Anyways, I was alright reading in my cell. I mean, I was quite all right but I wouldn't have minded getting back into the fresh air, and by then I was able to work the system. So when I was released back into society they were a bit slow at the office that morning. They gave me the clothes back I was wearing when I got arrested. The sweater I had was moth-eaten but they said they could do nothing about it. I got 46.75 pounds and a travel warrant and then they opened the gate and I was out in the rain.
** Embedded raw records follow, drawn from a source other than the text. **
[src/hw/stride_defs.svh]
// Sizing macros for the strided access unit
// Included by the packages and by modules that size arrays or counters
`ifndef STRIDE_DEFS_SVH
`define STRIDE_DEFS_SVH

`default_nettype none

// Width of an address, a stride and a length
`define STRIDE_ADDR_W 8

// Width of one data word
`define STRIDE_DATA_W 32

// Words in the local memory and modulus of the address wrap
`define STRIDE_MEM_DEPTH 256

// Starting credit count per load lane and for the store source
`define STRIDE_CREDITS 4

`default_nettype wire

`endif
[src/hw/access_pkg.sv]
// Access-side types of the strided access unit
// Descriptors from the requesters and the grant the arbiter hands on
`include "stride_defs.svh"
`default_nettype none

package access_pkg;

	////////////////////////////////////////////////////////////
	// Requester numbering
	////////////////////////////////////////////////////////////

	typedef logic [1:0] port_id_t;										// Requester number

	localparam port_id_t PORT_LANE0 = 2'd0;								// Load lane 0
	localparam port_id_t PORT_LANE1 = 2'd1;								// Load lane 1
	localparam port_id_t PORT_STORE = 2'd2;								// Store port

	////////////////////////////////////////////////////////////
	// Descriptor and grant
	////////////////////////////////////////////////////////////

	// One strided access where length 0 moves nothing
	typedef struct packed {
		logic [`STRIDE_ADDR_W-1:0]	base;								// First address
		logic [`STRIDE_ADDR_W-1:0]	stride;								// Step per element
		logic [`STRIDE_ADDR_W-1:0]	length;								// Element count
	} desc_t;

	typedef struct packed {
		logic						valid;								// Grant held
		port_id_t					port;								// Granted requester
		desc_t						desc;								// Latched descriptor
	} grant_t;

endpackage

`default_nettype wire

[src/hw/access_arbiter.sv]
// Fixed priority arbiter for the three descriptor requesters
// Lane 0 wins over lane 1, lane 1 over the store port
// A grant is held until the address generator reports the end of the access
`timescale 1ns/1ps
`default_nettype none

module access_arbiter (
	input  wire logic							clock,
	input  wire logic							reset,
	input  wire logic [2:0]						req_valid,					// Request per port
	input  wire access_pkg::desc_t [2:0]		req_desc,					// Descriptor per port
	input  wire logic							access_end,					// Last element done
	output access_pkg::grant_t					grant						// Held grant
);

	access_pkg::grant_t		grant_q;										// Registered grant
	logic [2:0]				skip_mask;										// Port that just ended
	logic [2:0]				masked_req;										// Eligible requests
	logic					pick_valid;										// Someone to grant
	access_pkg::port_id_t	pick_id;										// Winning port

	////////////////////////////////////////////////////////////
	// Priority pick
	////////////////////////////////////////////////////////////

	always_comb begin
		masked_req = req_valid & ~skip_mask;								// Ended port still high
		pick_valid = |masked_req;
		pick_id = access_pkg::PORT_LANE0;
		if (masked_req[0]) begin
			pick_id = access_pkg::PORT_LANE0;								// Highest priority
		end else if (masked_req[1]) begin
			pick_id = access_pkg::PORT_LANE1;
		end else if (masked_req[2]) begin
			pick_id = access_pkg::PORT_STORE;								// Lowest priority
		end
	end

	////////////////////////////////////////////////////////////
	// Grant register
	////////////////////////////////////////////////////////////

	always_ff @(posedge clock) begin
		if (reset) begin
			grant_q <= '0;
			skip_mask <= '0;
		end else begin
			// Mask only for the idle cycle after an end
			skip_mask <= access_end ? (3'b001 << grant_q.port) : 3'b000;
			if (grant_q.valid) begin
				if (access_end) begin
					grant_q.valid <= 1'b0;									// Free next cycle
				end
			end else if (pick_valid) begin
				grant_q.valid <= 1'b1;
				grant_q.port <= pick_id;
				grant_q.desc <= req_desc[pick_id];							// Latch descriptor
			end
		end
	end

	assign grant = grant_q;

endmodule

`default_nettype wire

[config.mk]
export PLATFORM = sky130hd
export DESIGN_NAME = access_arbiter
export DESIGN_NICKNAME = d
export VERILOG_FILES = /design/src/hw/access_pkg.sv /design/src/hw/access_arbiter.sv
export VERILOG_INCLUDE_DIRS = /design/src /design/src/hw
export SDC_FILE = /design/constraint.sdc
export NUM_CORES = 1
export LEC_CHECK = 0
export BUFFER_PORTS_ARGS = -buffer_cell sky130_fd_sc_hd__buf_2
export CORE_ASPECT_RATIO = 1.25
export CORE_MARGIN = 10
export CORE_UTILIZATION = 44
export DETAILED_ROUTE_END_ITERATION = 6
export PLACE_DENSITY = 0.82
export SYNTH_ARGS = -nofsm -noshare
export SYNTH_HDL_FRONTEND = slang
export SYNTH_SLANG_ARGS = --single-unit
[constraint.sdc]
create_clock -name clock -period 1.85 [get_ports clock]
set_input_delay 0 -clock clock [delete_from_list [all_inputs] [get_ports clock]]
set_output_delay 0 -clock clock [all_outputs]
set_load 0.02 [all_outputs]
* Word-level counts from Yosys, hierarchy flattened
Index checks and enable logic that the tools add are counted.
** Storage, ports and cells
- Register bits after elaboration :: 30
- Input port bits :: 78
- Output and inout bits :: 27
- Word-level logic and storage cells :: 23
** Operators by class
- $lt $le $gt $ge :: 1
- Shifts and indexed selects :: 1
- Muxes and demuxes :: 8
- Bitwise gates (word level) :: 4
- Reduce and logical (&&, ||, !) cells :: 3
** Operator list (number)
- binary-select mux 24 bit (select 2 bit) :: 1
- two-way mux 27 bit :: 1
- two-way mux 24 bit :: 1
- two-way mux 2 bit :: 3
- AND 3 bit :: 1
- < comparator 2 x 3 -> 1 bit (second input constant) :: 1
- NOT 3 bit :: 1
- OR reduction 3 bit :: 1
- left shift 1 x 2 -> 3 bit (first input constant) :: 1
- two-way mux 1 bit :: 2
- NOT 1 bit :: 2
- AND reduction 2 bit :: 1
- OR reduction 2 bit :: 1

* Longest topological paths before layout
Gate-level depths: netlist of the first run.
- Word-level depth :: 9
- Depth in mapped cells :: 6
- Gate-level depth less buffers :: 4

* Worst setup path before layout of the first run
OpenSTA, ideal clock, no wires.
- Path kind :: register to register
- Start point :: reg grant_q (netlist bit grant[26])
- End point :: reg grant_q (netlist bit grant[0])
- Setup time :: 145 ps
- Arrival :: 1197 ps
- Required time :: 1705 ps
- Setup slack :: 508 ps
- Stages on the path, launching flop included :: 6
- Buffers on the path :: 1
- Period minus slack after synthesis :: 1342 ps
- Path through :: dfxtp_1 nor3b_2 nand3_2 buf_2 o22ai_1 a211oi_2
** On the way
- Word-level cells in the longest chain between the ends :: 2
** RTL lines
- start, declared :: line access_arbiter.sv:16 : access_pkg::grant_t grant_q;
- NOT 1 bit (no line)
- AND reduction 2 bit (no line)
No other way between the ends.
A chain may end at the register's enable or synchronous reset.

* Worst setup path after layout of the first run
- Start point :: reg grant_q (netlist bit grant[26])
- End point :: reg grant_q (netlist bit grant[15])
Same word-level chain as after synthesis.

==> results_dict.tcl, run 1 <==
set metrics [dict create \
    drv_cap 0 \
    synth_simple_gate_area_share_pct 8.57 \
    ctsResizeCount 0 \
    regArea_sq_um 601 \
    postCtsSetupBuffers 0 \
    crit_cells 5 \
    critPathBufInv 1 \
    drive_gt1_share_pct 56.9 \
    period_share_pct 82.5 \
    cts_root_buffer "clkbuf_8" \
    place_inst 268 \
    drt_iter0_markers 25 \
    synth_top_family_by_area "compound AO/OA/AOI/OAI gates" \
    routedWlPerCell_microns 17.2 \
    tightest_slew_ps 446 \
    worstPathRequired_ps 2000 \
    synth-compound-area-share_pct 28.4 \
    cts_tree "built" \
    slew_headroom_pct 70.3 \
    multi_input_area_sq_um 801 \
    worstSetupStartpointType "flip-flop" \
    postCtsHoldBufs 0 \
    grt_pass1_vias 1643 \
    hold_violations 0 \
    via_per_inst 5.32 \
    yosysSeqAreaShare_pct 39.6 \
    max_freq_ghz 0.655 \
    fillers 294 \
    place_congestion 0.747 \
    max_stage_delay_ps 390 \
    cts.clk_slew.worst_paths_ps 60 \
    ys_ff_latch 30 \
    grt_overflow 0 \
    crit_chain "nor3b_2 > nand3_2 > buf_12 > o22ai_1 > a211oi_1" \
    worst-setup-path-type "reg2reg" \
    synth_mux_area_share_pct 15.8 \
    wirelength_mm 4.74 \
    vias 1468 \
    grt_max_degree 27 \
    antenna_violating_nets_post_route 0 \
    hold_depth 3 \
    power.density_mw_per_mm2 863 \
    yosys_warnings 0 \
    peakVddDrop_mv 0.555 \
    avgSynthCellArea_sq_um 11.3 \
    min_path_type "in2reg" \
    diodes 0 \
    rsz0062_at_grt "no" \
    numCtsBuffers 5 \
    hpwl_mm 3.76 \
    period_minus_slack_ps 1530 \
    drv_slew 0 \
    track_usage_pct 14.6 \
    grt_pass1_wl_mm 7.54 \
    finalSetupViolCount 0 \
    fin_nets 316 \
    port_buffers 104 \
    crit_family "simple AND/OR/NAND/NOR gates" \
    rows 23 \
    ff2ff_path_depth 5 \
    skew_ps 7.52 \
    drc 0 \
    tns_ps 0 \
    synth_area_sq_mm 0.00152 \
    syn_to_final_growth_pct 39.2 \
    final_cells 276 \
    synthDistinctLibCells 25 \
    status "finished, final reports clean" \
    cts-htree-levels 2 \
    fp.dieH_microns 85.7 \
    synth_cells 134 \
    synth_xor_area_share_pct 0 \
    cp.arrival_ps 1670 \
    syn-num-nets 212 \
    start_util_pct 46.7 \
    core_area_sq_mm 0.00325 \
    cts.sinks 30 \
    clk_latency_ps 270 \
    num_io_pins 105 \
    timing.critical_path.to_type "flip-flop" \
    synth_adder_area_share_pct 0 \
    dr.pass1.iters 4 \
    cpMaxStageDelayCell "dfxtp_1" \
    critPathMaxFanout 14 \
    die_w_microns 72.5 \
    p_leak_uw 0.00108 \
    die-area_sq_mm 0.00621 \
    grt_antenna_before_repair 0 \
    cts_buffer_depth 2 \
]
area by class of cell:
cell class / count / share of cell area (%)
tap: 37 / 2.19
multi-input combinational: 91 / 37.9
clock inverter: 1 / 0.237
timing repair buffer: 109 / 27.0
sequential: 30 / 28.4
inverter: 1 / 0.178
clock buffer: 7 / 4.09
cells by family (layout without fill, tap and decap cells):
group           Yosys count  after routing
simple gates             16             16
compound gates           51             51
flops                    30             30
buf+inv                  13            118
mux                      24             24
cells in the mapped netlist:
master	instances	area share [%]
dfxtp_1	30	40
mux2i_1	24	16
o22ai_1	23	9.5
a211oi_1	12	5.9
a211oi_2	11	9.1
buf_2	4	1.3
nand2b_4	4	3.6
nor2_1	4	0.99
buf_12	2	2.6
buf_6	2	1.5
nand2b_1	2	0.82
nor3_1	2	0.66
nor3b_1	2	0.99
a2111oi_2	1	0.99
a21oi_1	1	0.33
a21oi_2	1	0.58
a31oi_4	1	1.4
buf_1	1	0.25
buf_4	1	0.49
buf_8	1	0.99
clkbuf_1	1	0.25
inv_1	1	0.25
nand3_2	1	0.66
nor3b_2	1	0.82
o32ai_1	1	0.58
final timing paths:
check             startpoint           end  slack (ps)
setup / recovery   grant[26]     grant[15]         320
hold / removal    access_end  skip_mask[0]          40
setup reg to reg   grant[26]     grant[15]         320
hold reg to reg    grant[24]  skip_mask[2]         500
layout by cell type, fill, tap and decap left out:
master,synthesis,layout
clkbuf_1,1,1
nand2b_1,2,2
nor2_1,4,4
a211oi_1,12,12
buf_2,4,104
mux2i_1,24,24
buf_4,1,4
a2111oi_2,1,1
nor3b_1,2,2
nor3b_2,1,1
clkinv_2,0,1
o22ai_1,23,23
nor3_1,2,2
nand2b_4,4,4
a21oi_2,1,1
o32ai_1,1,1
a31oi_4,1,1
a21oi_1,1,1
inv_1,1,1
a211oi_2,11,11
buf_12,2,1
clkbuf_8,0,6
dfxtp_1,30,30
nand3_2,1,1
per-layer routing:
metal	track usage (%)	up-vias	part of all wire, %
met5	0	-	0
met4	5.36	0	0.97
met3	8.88	4	15
met2	24.2	81	47
met1	14.4	652	38
li1	-	731	-
where the power goes:
group | switching [uW] | internal, uW | leakage, uW
clock | 234 | 300 | 0.0000482
combinational | 297 | 235 | 0.000780
sequential | 39.9 | 718 | 0.000249
total | 571 | 1250 | 0.00108
flip-flops by register name, summed over array words and instances (netlist names):
| signal | count |
|---|---|
| skip_mask | 3 |
| grant | 27 |
worst reg2reg max path, stage by stage, from the launching register on:
cell and delay, ps:
dfxtp_1 390, nor3b_2 250, nand3_2 270, buf_12 250, o22ai_1 170, a211oi_1 70
per-stage QoR:
stage	hold slack (ps)	utilization, %	cell area [sq um]	power, uW	worst slack [ps]
2_1_floorplan	175	-	1520	1130	508
3_3_place_gp	313	62.2	2020	1300	366
3_5_place_dp	328	62.2	2020	1310	342
4_1_cts	30.6	65.0	2110	1840	331
5_1_grt	68.5	65.0	2110	1920	196
6_report	41.6	65.0	2110	1820	324
Note: power is estimated with default switching activity, not from simulation.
I had already decided, once I got out, not to have much more to do with probation officers and councilors. Being out of prison means that you're free, doesn't it? At least thats what it looked like at the time. So I took my travel warrant and bought a rain poncho an a backpack, a couple of twinkies and a egg sandwich an started to make my way to Stonehenge. I'd got the hankering to see it from all those new-age books I'd read.
Now I wasn't really prepared for the size of the thing, or that little zingy feeling in my stomic when I finally got there. My feet tired and achy, I fell in with a bunch of American new-age pagans, and I learned a bunch about their religion. I was never big into church so I converted. Working with them I learned how to meditate and do the usual spells, and tarot card readings. So, when my coven had to go back to the US, they invited me to go with them, I thought what the hell, and getting a fake American ID off I went with them to Atlanta.
Got myself a job in a new-age bookstore and sold crystals and love spells, and live in the small apartment above a laundrymart. I still nick things now an then for the fun of it, and know the local color, but generally I try to keep my nose clean.
At least, thats before Carter Rails, now I nick things from the people I feed from to keep paying rent.